Exercise:
What you return must be the lines of the data that hold the word "bcast".

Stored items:

---+---

### config.mk
export PLATFORM = sky130hd
export DESIGN_NAME = ipv4_top
export DESIGN_NICKNAME = d
export VERILOG_FILES = /design/src/design/ipv4_pkg.sv /design/src/design/ipv4_hdr_chsum.sv /design/src/design/ipv4_rx_parser.sv /design/src/design/ipv4_tx_framer.sv /design/src/design/ipv4_tx_arbiter.sv /design/src/design/ipv4_top.sv
export SDC_FILE = /design/constraint.sdc
export NUM_CORES = 1
export LEC_CHECK = 0
export ABC_AREA = 1
export BUFFER_PORTS_ARGS = -buffer_cell sky130_fd_sc_hd__buf_2
export CORE_AREA = 2 2 438 440
export DETAILED_ROUTE_END_ITERATION = 8
export DIE_AREA = 0 0 440 442
export SYNTH_ARGS = -nofsm -noshare
export SYNTH_HDL_FRONTEND = slang
export SYNTH_SLANG_ARGS = --single-unit
### constraint.sdc
create_clock -name clk -period 45.5 [get_ports clk]
set_input_delay 2.275 -clock clk [delete_from_list [all_inputs] [get_ports clk]]
set_output_delay 2.275 -clock clk [all_outputs]
set_load 0.005 [all_outputs]
### src/design/ipv4_pkg.sv
package ipv4_pkg;

  //////////////////////////////////////////////////////////////////////
  // Protocol constants
  //////////////////////////////////////////////////////////////////////

  localparam int          IPV4_HDR_LEN   = 20;       // No options supported
  localparam logic [15:0] ETHERTYPE_IPV4 = 16'h0800;

  typedef logic [31:0] ipv4_addr_t;
  typedef logic [47:0] mac_addr_t;

  localparam ipv4_addr_t IPV4_BROADCAST = 32'hffff_ffff;

  //////////////////////////////////////////////////////////////////////
  // Header and stream types
  //////////////////////////////////////////////////////////////////////

  // Fixed 20-byte header, fields in wire order
  typedef struct packed {
    logic [3:0]  ver;
    logic [3:0]  ihl;    // Header length in 32-bit words
    logic [7:0]  qos;
    logic [15:0] length; // Header plus payload in bytes
    logic [15:0] id;
    logic [1:0]  df;     // Upper bit is the reserved flag
    logic        mf;
    logic [12:0] fo;
    logic [7:0]  ttl;
    logic [7:0]  proto;
    logic [15:0] chsum;
    ipv4_addr_t  src_ip;
    ipv4_addr_t  dst_ip;
  } ipv4_hdr_t;

  typedef struct packed {
    logic [7:0] dat;
    logic       val;
    logic       sof;
    logic       eof;
    logic       err;
  } byte_stream_t;

  typedef struct packed {
    mac_addr_t  mac_addr;
    ipv4_addr_t ipv4_addr;
  } dev_t;

  // Ethernet header fields beside a MAC stream
  typedef struct packed {
    mac_addr_t   dst_mac;
    mac_addr_t   src_mac;
    logic [15:0] ethertype;
  } eth_meta_t;

  //////////////////////////////////////////////////////////////////////
  // Transmit source handshake
  //////////////////////////////////////////////////////////////////////

  typedef struct packed {
    logic      rdy;       // Held with a stable header until done
    logic      broadcast; // Skip ARP, send to all-ones MAC
    ipv4_hdr_t hdr;
  } src_offer_t;

  typedef struct packed {
    logic req;  // Send payload now
    logic busy;
    logic done;
  } src_ctrl_t;

  // FSM encodings
  typedef enum logic [1:0] {
    rx_idle,
    rx_hdr,
    rx_payload,
    rx_drop
  } rx_state_t;

  typedef enum logic [2:0] {
    tx_idle,
    tx_calc,
    tx_arp,
    tx_hdr,
    tx_payload,
    tx_done
  } tx_state_t;

endpackage

### src/design/ipv4_hdr_chsum.sv
module ipv4_hdr_chsum (
  input  logic                clk,
  input  logic                fsm_rst,
  input  logic                start,
  input  ipv4_pkg::ipv4_hdr_t hdr,
  output logic [15:0]         chsum,
  output logic                done
);

  localparam int N_WORDS = ipv4_pkg::IPV4_HDR_LEN / 2;

  ipv4_pkg::ipv4_hdr_t hdr_clr;
  logic [159:0]        words;    // Shifts one 16-bit word out per cycle
  logic [19:0]         acc;      // Room for ten word carries
  logic [16:0]         fold1;
  logic [15:0]         fold2;
  logic [3:0]          word_cnt;
  logic                run;

  // Checksum field counts as zero
  always_comb begin
    hdr_clr       = hdr;
    hdr_clr.chsum = '0;
  end

  assign fold1 = {1'b0, acc[15:0]} + {13'd0, acc[19:16]};
  assign fold2 = fold1[15:0] + {15'd0, fold1[16]};
  assign chsum = ~fold2;

  ///////////////////////////////////////////////////////////////////////
  // Sequencing
  ///////////////////////////////////////////////////////////////////////

  always_ff @(posedge clk) begin
    if (fsm_rst) begin
      run      <= 1'b0;
      done     <= 1'b0;
      word_cnt <= '0;
    end else begin
      done <= 1'b0;
      if (start) begin
        run      <= 1'b1;
        word_cnt <= '0;
      end else if (run) begin
        word_cnt <= word_cnt + 4'd1;
        if (word_cnt == 4'(N_WORDS - 1)) begin
          run  <= 1'b0;
          done <= 1'b1; // Single pulse, chsum holds after it
        end
      end
    end
  end

  always_ff @(posedge clk) begin
    if (start) begin
      words <= hdr_clr;
      acc   <= '0;
    end else if (run) begin
      acc   <= acc + {4'd0, words[159:144]};
      words <= {words[143:0], 16'd0};
    end
  end

endmodule

### src/design/ipv4_rx_parser.sv
module ipv4_rx_parser (
  input  logic                   clk,
  input  logic                   fsm_rst,
  input  ipv4_pkg::dev_t         dev,
  input  ipv4_pkg::byte_stream_t mac_rx,
  input  ipv4_pkg::eth_meta_t    mac_rx_meta,
  output ipv4_pkg::byte_stream_t ipv4_rx,
  output ipv4_pkg::ipv4_hdr_t    ipv4_rx_hdr
);

  ipv4_pkg::rx_state_t state;
  ipv4_pkg::ipv4_hdr_t hdr_sr;
  ipv4_pkg::ipv4_hdr_t hdr_next;
  logic [15:0]         byte_cnt;  // Index of the incoming byte within the packet
  logic [19:0]         sum;
  logic [7:0]          sum_hi;
  logic [16:0]         fold1;
  logic [15:0]         fold2;
  logic                err_seen;
  logic                hdr_bad;
  logic                addr_hit;
  logic                last_pay;

  assign hdr_next = {hdr_sr[151:0], mac_rx.dat};
  assign addr_hit = (hdr_next.dst_ip == dev.ipv4_addr) ||
                    (hdr_next.dst_ip == ipv4_pkg::IPV4_BROADCAST);

  // Fold carries back in, a good header sums to all ones
  assign fold1    = {1'b0, sum[15:0]} + {13'd0, sum[19:16]};
  assign fold2    = fold1[15:0] + {15'd0, fold1[16]};
  assign hdr_bad  = (fold2 != 16'hffff) || (ipv4_rx_hdr.ihl != 4'd5) || err_seen;
  assign last_pay = byte_cnt == ipv4_rx_hdr.length - 16'd1;

  always_ff @(posedge clk) begin
    ipv4_rx.dat <= mac_rx.dat; // One cycle through
    if (fsm_rst) begin
      state       <= ipv4_pkg::rx_idle;
      byte_cnt    <= '0;
      err_seen    <= 1'b0;
      ipv4_rx.val <= 1'b0;
      ipv4_rx.sof <= 1'b0;
      ipv4_rx.eof <= 1'b0;
      ipv4_rx.err <= 1'b0;
    end else begin
      ipv4_rx.val <= 1'b0;
      ipv4_rx.sof <= 1'b0;
      ipv4_rx.eof <= 1'b0;
      ipv4_rx.err <= 1'b0;
      case (state)
        ipv4_pkg::rx_idle: begin
          if (mac_rx.val && mac_rx.sof &&
              mac_rx_meta.ethertype == ipv4_pkg::ETHERTYPE_IPV4) begin
            hdr_sr   <= hdr_next;
            sum      <= '0;
            sum_hi   <= mac_rx.dat; // Byte 0 is a high byte
            byte_cnt <= 16'd1;
            err_seen <= mac_rx.err;
            state    <= ipv4_pkg::rx_hdr;
          end
        end
        ipv4_pkg::rx_hdr: begin
          if (mac_rx.val) begin
            hdr_sr   <= hdr_next;
            byte_cnt <= byte_cnt + 16'd1;
            err_seen <= err_seen | mac_rx.err;
            if (byte_cnt[0]) sum <= sum + {4'd0, sum_hi, mac_rx.dat};
            else sum_hi <= mac_rx.dat;
            if (mac_rx.eof) begin
              state <= ipv4_pkg::rx_idle; // Runt frame
            end else if (byte_cnt == 16'(ipv4_pkg::IPV4_HDR_LEN - 1)) begin
              ipv4_rx_hdr <= hdr_next;
              if (addr_hit && hdr_next.length > 16'(ipv4_pkg::IPV4_HDR_LEN))
                state <= ipv4_pkg::rx_payload;
              else
                state <= ipv4_pkg::rx_drop;
            end
          end
        end
        ipv4_pkg::rx_payload: begin
          if (mac_rx.val) begin
            byte_cnt    <= byte_cnt + 16'd1;
            ipv4_rx.val <= 1'b1;
            ipv4_rx.sof <= byte_cnt == 16'(ipv4_pkg::IPV4_HDR_LEN);
            if (last_pay || mac_rx.eof) begin
              ipv4_rx.eof <= 1'b1;
              // Short frame also counts as an error
              ipv4_rx.err <= hdr_bad || mac_rx.err || !last_pay;
              state       <= mac_rx.eof ? ipv4_pkg::rx_idle : ipv4_pkg::rx_drop;
            end
          end
        end
        ipv4_pkg::rx_drop: begin
          if (mac_rx.val && mac_rx.eof) state <= ipv4_pkg::rx_idle; // Padding or foreign
        end
        default: state <= ipv4_pkg::rx_idle;
      endcase
    end
  end

  a_rx_flags_need_val : assert property (@(posedge clk) disable iff (fsm_rst)
    (ipv4_rx.sof || ipv4_rx.eof) |-> ipv4_rx.val)
    else $error("ipv4_rx sof or eof without val");

  a_rx_hdr_stable : assert property (@(posedge clk) disable iff (fsm_rst)
    (ipv4_rx.val && !ipv4_rx.sof) |-> $stable(ipv4_rx_hdr))
    else $error("ipv4_rx_hdr changed inside a packet");

endmodule

### src/design/ipv4_tx_framer.sv
module ipv4_tx_framer (
  input  logic                   clk,
  input  logic                   fsm_rst,
  input  ipv4_pkg::dev_t         dev,
  input  ipv4_pkg::src_offer_t   offer,
  input  ipv4_pkg::byte_stream_t pay,
  output ipv4_pkg::src_ctrl_t    ctrl,
  output ipv4_pkg::byte_stream_t mac_tx,
  output ipv4_pkg::eth_meta_t    mac_tx_meta,
  output ipv4_pkg::ipv4_addr_t   arp_ipv4,
  input  ipv4_pkg::mac_addr_t    arp_mac,
  input  logic                   arp_val,
  input  logic                   arp_err
);

  ipv4_pkg::tx_state_t state;
  ipv4_pkg::ipv4_hdr_t hdr_q;      // Latched header, later shifted out
  ipv4_pkg::mac_addr_t dst_mac;
  logic [15:0]         chsum;
  logic                chsum_done;
  logic                chsum_start;
  logic                bcast;
  logic [4:0]          hdr_cnt;

  assign chsum_start = (state == ipv4_pkg::tx_idle) && offer.rdy;

  ipv4_hdr_chsum i_chsum (
    .clk     (clk),
    .fsm_rst (fsm_rst),
    .start   (chsum_start),
    .hdr     (offer.hdr),
    .chsum   (chsum),
    .done    (chsum_done)
  );

  assign mac_tx_meta = '{dst_mac: dst_mac, src_mac: dev.mac_addr,
                         ethertype: ipv4_pkg::ETHERTYPE_IPV4};

  always_ff @(posedge clk) begin
    if (fsm_rst) begin
      state      <= ipv4_pkg::tx_idle;
      ctrl       <= '0;
      hdr_cnt    <= '0;
      mac_tx.val <= 1'b0;
      mac_tx.sof <= 1'b0;
      mac_tx.eof <= 1'b0;
      mac_tx.err <= 1'b0;
    end else begin
      mac_tx.val <= 1'b0;
      mac_tx.sof <= 1'b0;
      mac_tx.eof <= 1'b0;
      mac_tx.err <= 1'b0;
      ctrl.done  <= 1'b0;
      case (state)
        ipv4_pkg::tx_idle: begin
          if (offer.rdy) begin
            hdr_q     <= offer.hdr;
            bcast     <= offer.broadcast;
            arp_ipv4  <= offer.hdr.dst_ip; // Lookup runs during the checksum
            ctrl.busy <= 1'b1;
            state     <= ipv4_pkg::tx_calc;
          end
        end
        ipv4_pkg::tx_calc: begin
          if (chsum_done) begin
            hdr_q.chsum <= chsum;
            state       <= ipv4_pkg::tx_arp;
          end
        end
        ipv4_pkg::tx_arp: begin
          hdr_cnt <= '0;
          if (bcast) begin
            dst_mac <= '1;
            state   <= ipv4_pkg::tx_hdr;
          end else if (arp_err) begin
            ctrl.done <= 1'b1; // Nothing goes out
            state     <= ipv4_pkg::tx_done;
          end else if (arp_val) begin
            dst_mac <= arp_mac;
            state   <= ipv4_pkg::tx_hdr;
          end
        end
        ipv4_pkg::tx_hdr: begin
          mac_tx.dat <= hdr_q[159:152];
          mac_tx.val <= 1'b1;
          mac_tx.sof <= hdr_cnt == 5'd0;
          hdr_q      <= {hdr_q[151:0], 8'd0};
          hdr_cnt    <= hdr_cnt + 5'd1;
          if (hdr_cnt == 5'(ipv4_pkg::IPV4_HDR_LEN - 1)) begin
            ctrl.req <= 1'b1; // Source starts its payload
            state    <= ipv4_pkg::tx_payload;
          end
        end
        ipv4_pkg::tx_payload: begin
          mac_tx.dat <= pay.dat;
          mac_tx.val <= pay.val;
          mac_tx.eof <= pay.val && pay.eof;
          mac_tx.err <= pay.val && pay.err;
          if (pay.val && pay.eof) begin
            ctrl.req  <= 1'b0;
            ctrl.done <= 1'b1;
            state     <= ipv4_pkg::tx_done;
          end
        end
        ipv4_pkg::tx_done: begin
          ctrl.busy <= 1'b0;
          state     <= ipv4_pkg::tx_idle;
        end
        default: state <= ipv4_pkg::tx_idle;
      endcase
    end
  end

  a_sof_in_hdr : assert property (@(posedge clk) disable iff (fsm_rst)
    mac_tx.sof |-> state == ipv4_pkg::tx_hdr)
    else $error("mac_tx sof outside header serialization");

endmodule

### src/design/ipv4_tx_arbiter.sv
module ipv4_tx_arbiter #(
  parameter int N_SRC = 3
) (
  input  logic                               clk,
  input  logic                               fsm_rst,
  input  ipv4_pkg::src_offer_t   [N_SRC-1:0] src_offer,
  input  ipv4_pkg::byte_stream_t [N_SRC-1:0] src_tx,
  output ipv4_pkg::src_ctrl_t    [N_SRC-1:0] src_ctrl,
  output ipv4_pkg::src_offer_t               offer,
  output ipv4_pkg::byte_stream_t             pay,
  input  ipv4_pkg::src_ctrl_t                ctrl
);

  localparam int SEL_W = (N_SRC > 1) ? $clog2(N_SRC) : 1;

  logic [N_SRC-1:0] rdy_vec;
  logic [N_SRC-1:0] rdy_lat;  // Frozen while a grant is active
  logic [N_SRC-1:0] gnt;
  logic [N_SRC-1:0] req_vec;
  logic [SEL_W-1:0] sel;
  logic             active;
  logic             cool;     // Finished source still shows rdy this cycle

  // Highest set bit wins
  always_comb begin
    sel = '0;
    for (int i = 0; i < N_SRC; i++) begin
      rdy_vec[i] = src_offer[i].rdy;
      req_vec[i] = src_ctrl[i].req;
      if (rdy_lat[i]) sel = SEL_W'(i);
    end
  end

  always_comb begin
    for (int i = 0; i < N_SRC; i++) gnt[i] = active && (sel == SEL_W'(i));
  end

  always_ff @(posedge clk) begin
    if (fsm_rst) begin
      active  <= 1'b0;
      cool    <= 1'b0;
      rdy_lat <= '0;
    end else begin
      cool <= ctrl.done;
      if (!active) begin
        rdy_lat <= rdy_vec;
        active  <= |rdy_vec && !cool;
      end else if (ctrl.done) begin
        active <= 1'b0;
      end
    end
  end

  ///////////////////////////////////////////////////////////////////////
  // Selected source toward the framer, control back to the source
  ///////////////////////////////////////////////////////////////////////

  always_ff @(posedge clk) begin
    offer.hdr       <= src_offer[sel].hdr;
    offer.broadcast <= src_offer[sel].broadcast;
    pay.dat         <= src_tx[sel].dat;
    if (fsm_rst) begin
      offer.rdy <= 1'b0;
      pay.val   <= 1'b0;
      pay.sof   <= 1'b0;
      pay.eof   <= 1'b0;
      pay.err   <= 1'b0;
      src_ctrl  <= '0;
    end else begin
      offer.rdy <= active && !ctrl.done && src_offer[sel].rdy;
      pay.val   <= active && src_tx[sel].val;
      pay.sof   <= active && src_tx[sel].sof;
      pay.eof   <= active && src_tx[sel].eof;
      pay.err   <= active && src_tx[sel].err;
      for (int i = 0; i < N_SRC; i++) src_ctrl[i] <= gnt[i] ? ctrl : '0;
    end
  end

  a_one_req : assert property (@(posedge clk) disable iff (fsm_rst)
    $onehot0(req_vec))
    else $error("more than one source sees req");

endmodule

### src/design/ipv4_top.sv
module ipv4_top #(
  parameter int N_SRC = 3
) (
  input  logic                               clk,
  input  logic                               fsm_rst,
  input  ipv4_pkg::dev_t                     dev,
  // Receive side
  input  ipv4_pkg::byte_stream_t             mac_rx,
  input  ipv4_pkg::eth_meta_t                mac_rx_meta,
  output ipv4_pkg::byte_stream_t             ipv4_rx,
  output ipv4_pkg::ipv4_hdr_t                ipv4_rx_hdr,
  // Transmit sources
  input  ipv4_pkg::src_offer_t   [N_SRC-1:0] src_offer,
  input  ipv4_pkg::byte_stream_t [N_SRC-1:0] src_tx,
  output ipv4_pkg::src_ctrl_t    [N_SRC-1:0] src_ctrl,
  // MAC transmit side
  output ipv4_pkg::byte_stream_t             mac_tx,
  output ipv4_pkg::eth_meta_t                mac_tx_meta,
  // ARP table
  output ipv4_pkg::ipv4_addr_t               arp_ipv4,
  input  ipv4_pkg::mac_addr_t                arp_mac,
  input  logic                               arp_val,
  input  logic                               arp_err
);

  ipv4_pkg::src_offer_t   arb_offer;
  ipv4_pkg::byte_stream_t arb_pay;
  ipv4_pkg::src_ctrl_t    tx_ctrl;

  ipv4_rx_parser i_rx_parser (
    .clk         (clk),
    .fsm_rst     (fsm_rst),
    .dev         (dev),
    .mac_rx      (mac_rx),
    .mac_rx_meta (mac_rx_meta),
    .ipv4_rx     (ipv4_rx),
    .ipv4_rx_hdr (ipv4_rx_hdr)
  );

  ipv4_tx_arbiter #(
    .N_SRC (N_SRC)
  ) i_tx_arbiter (
    .clk       (clk),
    .fsm_rst   (fsm_rst),
    .src_offer (src_offer),
    .src_tx    (src_tx),
    .src_ctrl  (src_ctrl),
    .offer     (arb_offer),
    .pay       (arb_pay),
    .ctrl      (tx_ctrl)
  );

  ipv4_tx_framer i_tx_framer (
    .clk         (clk),
    .fsm_rst     (fsm_rst),
    .dev         (dev),
    .offer       (arb_offer),
    .pay         (arb_pay),
    .ctrl        (tx_ctrl),
    .mac_tx      (mac_tx),
    .mac_tx_meta (mac_tx_meta),
    .arp_ipv4    (arp_ipv4),
    .arp_mac     (arp_mac),
    .arp_val     (arp_val),
    .arp_err     (arp_err)
  );

endmodule

==> flow_metrics.py, run 1 <==
metrics = {
    "setup_path": {
        "cp_slowest_cell": "buf_4",
        "crit_chain": "buf_2 > nor4_1 > nand3_1 > nand2_1 > o21ai_0 > a21oi_1 > nand2_1 > inv_6 > buf_4",
        "critical_path_class": "in2reg",
        "r2r_end": "i_rx_parser.ipv4_rx[0]$_SDFF_PP0_",
        "critPathLaunchType": "input pin",
        "cpPeakStageDelay_ns": 0.74,
        "r2r_cells": 23,
        "crit_top_cell": "nand2_1",
        "r2r_start": "i_rx_parser.sum[16]$_SDFFCE_PN0P_",
        "worst-endpoint-required_ns": 45.85,
        "endpoint": "i_rx_parser.hdr_next[8]$_DFFE_PP_",
        "crit_fanout": 95,
        "worst_ep_arrival_time_ns": 5.34,
        "startpoint": "mac_rx_meta[13]",
        "end_kind": "flop",
        "rrSetupSlack_ns": 41.77,
    },
    "clock_tree": {
        "cts.htree.levels": 3,
        "clock_insertion_delay_worst_skew_ns": 0.76,
        "cts_buffers": 112,
        "cts_root_buf": "clkbuf_16",
        "cts_tree": "built",
        "clock_sinks": 1007,
        "clockBufferDepth": 3,
        "path_clk_slew_ns": 0.06,
        "holdBufCountCts": 0,
        "post_cts_buffers": 0,
        "cts_resized": 0,
    },
    "global_route": {
        "grt_pass1_vias": 29279,
        "grt.overflow.total": 0,
        "grt_use_met3": 0.0333,
        "antenna_found_initial": 54,
        "grt_use_met1": 0.180,
        "top_usage_layer": "met2",
        "track_usage": 0.148,
        "grtUsageMet2": 0.252,
        "grt_max_degree": 220,
        "grt_pass1_wl_mm": 207,
    },
    "floorplan": {
        "core_mm2": 0.190,
        "row_count": 160,
        "die_w_um": 440,
        "ios": 1115,
        "start_util": 0.218,
        "fp.dieArea_mm2": 0.194,
        "die_h_um": 442,
    },
    "synth": {
        "synth.distinct_cells": 60,
        "postSynthCellCount": 3883,
        "syn_area_mm2": 0.0413,
        "synth_top_area_cell": "edfxtp_1",
        "yosys.area.top_type_share": 0.533,
        "avgSynthCellArea_um2": 10.6,
        "yosysSeqAreaShare": 0.666,
        "synth_edf_count": 733,
        "synth_area_leaders": "edfxtp_1, dfxtp_1, nand2_1",
        "synthFlopType": "edfxtp_1",
        "ys_ff_latch": 1007,
        "yosys_warnings": 0,
        "async_reset_ff_frac": 0,
    },
    "cells_and_area": {
        "fillCellCount": 19750,
        "area.growth.synth_to_final_pct": 26.7,
        "layout.nets": 5573,
        "drive_above_1_share": 0.250,
        "multi_input_area_mm2": 0.0115,
        "fin_util": 0.276,
        "seq_area_mm2": 0.0275,
    },
    "routing": {
        "num_vias": 31021,
        "drtIter0Drc": 2509,
        "drt_wl_total_mm": 150,
        "wl_per_cell_um": 20.4,
        "ant_nets": 0,
        "drc_errors": 0,
        "first_pass_iters": 6,
        "post_drt_via_cell_ratio": 4.21,
    },
    "power": {
        "irDropWorstVdd_mv": 0.0310,
        "powerDensity_mw_per_mm2": 48.4,
        "p_leak_nw": 20.9,
    },
    "placed_design": {
        "gp_congestion": 0.941,
        "dp_hpwl_mm": 114,
        "post-place-ws_ns": 39.66,
        "portBuffers": 903,
    },
    "outcome": {
        "status": "finished clean",
    },
    "timing": {
        "min_period_over_period": 0.110,
        "tightestPinTransition_ns": 1.11,
        "holdWs_ns": 0.404,
        "finalHoldViolations": 0,
        "relSlewSlack": 0.256,
        "setup_viol": 0,
        "fmax_mhz": 200,
        "tns_ns": 0,
        "min_period_ns": 4.99,
        "slew_violations": 0,
        "skew_ns": 0.0453,
        "rsz0062_at_grt": "no",
        "finalWorstSetupSlack_ns": 40.51,
    },
    "worst_hold_path": {
        "hold_class": "reg2reg",
        "min_path_cells": 0,
    },
    "job": {
        "cap_violations": 0,
    },
}
how the worst min path moves through the flow:
stage                                                   start  slack, ns                                      to
after global routing           i_tx_arbiter.offer[15]$_DFF_P_       0.42      i_tx_framer.arp_ipv4[15]$_DFFE_PP_
final                          i_tx_arbiter.offer[19]$_DFF_P_       0.40      i_tx_framer.arp_ipv4[19]$_DFFE_PP_
after global placement    i_rx_parser.hdr_next[154]$_DFFE_PP_       0.40  i_rx_parser.ipv4_rx_hdr[154]$_DFFE_PP_
after floorplan               i_tx_arbiter.offer[160]$_DFF_P_       0.39             i_tx_framer.bcast$_DFFE_PP_
after CTS                      i_tx_arbiter.offer[19]$_DFF_P_       0.41      i_tx_framer.arp_ipv4[19]$_DFFE_PP_
after detailed placement  i_rx_parser.hdr_next[158]$_DFFE_PP_       0.40  i_rx_parser.ipv4_rx_hdr[158]$_DFFE_PP_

---+---

Task answer:
  logic                bcast;
            bcast     <= offer.broadcast;
          if (bcast) begin
after floorplan               i_tx_arbiter.offer[160]$_DFF_P_       0.39             i_tx_framer.bcast$_DFFE_PP_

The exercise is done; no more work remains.